Return only that part of the material below which starts with the line containing "module regfile_sb_cnt" and goes on through the line containing "assign bus.iss_ready = (bus.iss_addr", restated exactly.

++++ DATASET ++++

===== src/rtl/regfile_sb_cnt.sv =====
// One saturating pending-write counter; inc and dec together cancel, clr wins over both.
module regfile_sb_cnt
    import regfile_sb_pkg::*;
#(
    parameter int CNT_W = CNT_W_DEF
) (
    input  logic             clk,
    input  logic             rst_n,
    input  logic             inc,
    input  logic             dec,
    input  logic             clr,
    output logic [CNT_W-1:0] cnt,
    output logic             nz,
    output logic             full,
    output logic             uf_pulse
);

    logic [CNT_W-1:0] cnt_q;
    cnt_op_e          op;

    assign cnt      = cnt_q;
    assign nz       = |cnt_q;
    assign full     = &cnt_q;
    assign uf_pulse = dec & ~inc & ~clr & ~nz;

    always_comb begin
        op = CNT_HOLD;
        if (clr) begin
            op = CNT_CLR;
        end else if (inc && !dec && !full) begin
            op = CNT_INC;
        end else if (dec && !inc && nz) begin
            op = CNT_DEC;
        end
    end

    always_ff @(posedge clk or negedge rst_n) begin
        if (!rst_n) begin
            cnt_q <= '0;
        end else begin
            case (op)
                CNT_CLR: cnt_q <= '0;
                CNT_INC: cnt_q <= cnt_q + 1'b1;
                CNT_DEC: cnt_q <= cnt_q - 1'b1;
                default: cnt_q <= cnt_q;
            endcase
        end
    end

endmodule


===== src/rtl/regfile_sb.sv =====
// Register file with per-register pending-write counters, flush and sticky underflow flag.
// Define REGFILE_SB_BYPASS_EN to forward a same-cycle write-back onto the read ports.
module regfile_sb
    import regfile_sb_pkg::*;
#(
    parameter int XLEN  = XLEN_DEF,
    parameter int NREG  = NREG_DEF,
    parameter int NRD   = NRD_DEF,
    parameter int CNT_W = CNT_W_DEF
) (
    input logic         clk,
    input logic         rst_n,
    regfile_sb_if.slave bus
);

    localparam int AW = clog2(NREG);

    logic [XLEN-1:0]       mem_q [NREG];
    logic [NREG*CNT_W-1:0] cnt_flat;
    logic [NREG-1:0]       nz_vec;
    logic [NREG-1:0]       full_vec;
    logic [NREG-1:0]       uf_vec;
    logic [AW-1:0]         rd_addr_a [NRD];
    logic [NRD-1:0]        hit_vec;
    logic [NRD*XLEN-1:0]   rd_data_w;
    logic                  acc;
    logic                  ret;
    logic                  err_uf_q;

    assign bus.iss_ready = (bus.iss_addr == AW'(REG_ZERO)) | ~full_vec[bus.iss_addr];
    assign acc = bus.iss_en & bus.iss_ready & (bus.iss_addr != AW'(REG_ZERO));
    assign ret = bus.wb_en & (bus.wb_addr != AW'(REG_ZERO));

    // Entry 0 is never written, so its reset value keeps x0 reading as zero.
    always_ff @(posedge clk or negedge rst_n) begin
        if (!rst_n) begin
            for (int r = 0; r < NREG; r++) begin
                mem_q[r] <= '0;
            end
        end else if (ret) begin
            mem_q[bus.wb_addr] <= bus.wb_data;
        end
    end

    assign cnt_flat[CNT_W-1:0] = '0;
    assign nz_vec[0]           = 1'b0;
    assign full_vec[0]         = 1'b0;
    assign uf_vec[0]           = 1'b0;

    for (genvar r = 1; r < NREG; r++) begin : g_cnt
        regfile_sb_cnt #(.CNT_W(CNT_W)) u_cnt (
            .clk      (clk),
            .rst_n    (rst_n),
            .inc      (acc & (bus.iss_addr == AW'(r))),
            .dec      (ret & (bus.wb_addr == AW'(r))),
            .clr      (bus.flush),
            .cnt      (cnt_flat[r*CNT_W +: CNT_W]),
            .nz       (nz_vec[r]),
            .full     (full_vec[r]),
            .uf_pulse (uf_vec[r])
        );
    end

    always_ff @(posedge clk or negedge rst_n) begin
        if (!rst_n) begin
            err_uf_q <= 1'b0;
        end else if (|uf_vec) begin
            err_uf_q <= 1'b1;
        end
    end

    for (genvar p = 0; p < NRD; p++) begin : g_rd
        logic base_hit;

        assign rd_addr_a[p] = bus.rd_addr[p*AW +: AW];
        assign base_hit     = bus.rd_en[p] & (rd_addr_a[p] != AW'(REG_ZERO)) & nz_vec[rd_addr_a[p]];
`ifdef REGFILE_SB_BYPASS_EN
        logic fwd;

        // Forwarding only hides the youngest writer; older pending writers still conflict.
        assign fwd                        = rst_n & ret & (bus.wb_addr == rd_addr_a[p]);
        assign rd_data_w[p*XLEN +: XLEN]  = fwd ? bus.wb_data : mem_q[rd_addr_a[p]];
        assign hit_vec[p]                 = base_hit &
                                            ~(fwd & (cnt_flat[rd_addr_a[p]*CNT_W +: CNT_W] == CNT_W'(1)));
`else
        assign rd_data_w[p*XLEN +: XLEN]  = mem_q[rd_addr_a[p]];
        assign hit_vec[p]                 = base_hit;
`endif
    end

`ifndef REGFILE_SB_BYPASS_EN
    logic unused_cnt;
    assign unused_cnt = ^cnt_flat;
`endif

    assign bus.rd_data  = rd_data_w;
    assign bus.conflict = |hit_vec;
    assign bus.err_uf   = err_uf_q;
    assign bus.dbg_data = mem_q[bus.dbg_addr];

endmodule

===== src/flat_wrapper.sv =====
// flat-port wrapper written by rule: the top's interface ports become plain ports
module regfile_sb_flat import regfile_sb_pkg::*;
#(
    parameter int XLEN  = XLEN_DEF,
    parameter int NREG  = NREG_DEF,
    parameter int NRD   = NRD_DEF,
    parameter int CNT_W = CNT_W_DEF
)
  (clk, rst_n, bus_rd_en, bus_rd_addr, bus_wb_en, bus_wb_addr, bus_wb_data, bus_iss_en, bus_iss_addr, bus_flush, bus_dbg_addr, bus_rd_data, bus_iss_ready, bus_conflict, bus_err_uf, bus_dbg_data);
  regfile_sb_if #(.XLEN(XLEN), .NREG(NREG), .NRD(NRD)) bus_i ();
  input logic clk;
  input logic rst_n;
  input wire logic [$bits(bus_i.rd_en)-1:0] bus_rd_en;
  input wire logic [$bits(bus_i.rd_addr)-1:0] bus_rd_addr;
  input wire logic [$bits(bus_i.wb_en)-1:0] bus_wb_en;
  input wire logic [$bits(bus_i.wb_addr)-1:0] bus_wb_addr;
  input wire logic [$bits(bus_i.wb_data)-1:0] bus_wb_data;
  input wire logic [$bits(bus_i.iss_en)-1:0] bus_iss_en;
  input wire logic [$bits(bus_i.iss_addr)-1:0] bus_iss_addr;
  input wire logic [$bits(bus_i.flush)-1:0] bus_flush;
  input wire logic [$bits(bus_i.dbg_addr)-1:0] bus_dbg_addr;
  output wire logic [$bits(bus_i.rd_data)-1:0] bus_rd_data;
  output wire logic [$bits(bus_i.iss_ready)-1:0] bus_iss_ready;
  output wire logic [$bits(bus_i.conflict)-1:0] bus_conflict;
  output wire logic [$bits(bus_i.err_uf)-1:0] bus_err_uf;
  output wire logic [$bits(bus_i.dbg_data)-1:0] bus_dbg_data;
  assign bus_i.rd_en = bus_rd_en;
  assign bus_i.rd_addr = bus_rd_addr;
  assign bus_i.wb_en = bus_wb_en;
  assign bus_i.wb_addr = bus_wb_addr;
  assign bus_i.wb_data = bus_wb_data;
  assign bus_i.iss_en = bus_iss_en;
  assign bus_i.iss_addr = bus_iss_addr;
  assign bus_i.flush = bus_flush;
  assign bus_i.dbg_addr = bus_dbg_addr;
  assign bus_rd_data = bus_i.rd_data;
  assign bus_iss_ready = bus_i.iss_ready;
  assign bus_conflict = bus_i.conflict;
  assign bus_err_uf = bus_i.err_uf;
  assign bus_dbg_data = bus_i.dbg_data;
  regfile_sb #(.XLEN(XLEN), .NREG(NREG), .NRD(NRD), .CNT_W(CNT_W)) u_core (.clk(clk), .rst_n(rst_n), .bus(bus_i));
endmodule

===== config.mk =====
export PLATFORM = sky130hd
export DESIGN_NAME = regfile_sb_flat
export DESIGN_NICKNAME = d
export VERILOG_FILES = /design/src/rtl/regfile_sb_pkg.sv /design/src/rtl/regfile_sb_if.sv /design/src/rtl/regfile_sb_cnt.sv /design/src/rtl/regfile_sb.sv /design/src/flat_wrapper.sv
export SDC_FILE = /design/constraint.sdc
export NUM_CORES = 2
export LEC_CHECK = 0
export ABC_AREA = 0
export CAP_MARGIN = 20
export CORE_UTILIZATION = 55
export DETAILED_ROUTE_END_ITERATION = 16
export PLACE_DENSITY_LB_ADDON = 0.08
export SYNTH_ARGS = -nofsm -noshare
export SYNTH_HDL_FRONTEND = slang
export SYNTH_SLANG_ARGS = --single-unit

===== constraint.sdc =====
create_clock -name clk -period 11 [get_ports clk]
set_input_delay 1.65 -clock clk [delete_from_list [all_inputs] [get_ports clk]]
set_output_delay 1.65 -clock clk [all_outputs]
set_load 0.01 [all_outputs]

++++

■ **TASK SOLUTION**
module regfile_sb_cnt
    import regfile_sb_pkg::*;
#(
    parameter int CNT_W = CNT_W_DEF
) (
    input  logic             clk,
    input  logic             rst_n,
    input  logic             inc,
    input  logic             dec,
    input  logic             clr,
    output logic [CNT_W-1:0] cnt,
    output logic             nz,
    output logic             full,
    output logic             uf_pulse
);

    logic [CNT_W-1:0] cnt_q;
    cnt_op_e          op;

    assign cnt      = cnt_q;
    assign nz       = |cnt_q;
    assign full     = &cnt_q;
    assign uf_pulse = dec & ~inc & ~clr & ~nz;

    always_comb begin
        op = CNT_HOLD;
        if (clr) begin
            op = CNT_CLR;
        end else if (inc && !dec && !full) begin
            op = CNT_INC;
        end else if (dec && !inc && nz) begin
            op = CNT_DEC;
        end
    end

    always_ff @(posedge clk or negedge rst_n) begin
        if (!rst_n) begin
            cnt_q <= '0;
        end else begin
            case (op)
                CNT_CLR: cnt_q <= '0;
                CNT_INC: cnt_q <= cnt_q + 1'b1;
                CNT_DEC: cnt_q <= cnt_q - 1'b1;
                default: cnt_q <= cnt_q;
            endcase
        end
    end

endmodule


===== src/rtl/regfile_sb.sv =====
// Register file with per-register pending-write counters, flush and sticky underflow flag.
// Define REGFILE_SB_BYPASS_EN to forward a same-cycle write-back onto the read ports.
module regfile_sb
    import regfile_sb_pkg::*;
#(
    parameter int XLEN  = XLEN_DEF,
    parameter int NREG  = NREG_DEF,
    parameter int NRD   = NRD_DEF,
    parameter int CNT_W = CNT_W_DEF
) (
    input logic         clk,
    input logic         rst_n,
    regfile_sb_if.slave bus
);

    localparam int AW = clog2(NREG);

    logic [XLEN-1:0]       mem_q [NREG];
    logic [NREG*CNT_W-1:0] cnt_flat;
    logic [NREG-1:0]       nz_vec;
    logic [NREG-1:0]       full_vec;
    logic [NREG-1:0]       uf_vec;
    logic [AW-1:0]         rd_addr_a [NRD];
    logic [NRD-1:0]        hit_vec;
    logic [NRD*XLEN-1:0]   rd_data_w;
    logic                  acc;
    logic                  ret;
    logic                  err_uf_q;

    assign bus.iss_ready = (bus.iss_addr == AW'(REG_ZERO)) | ~full_vec[bus.iss_addr];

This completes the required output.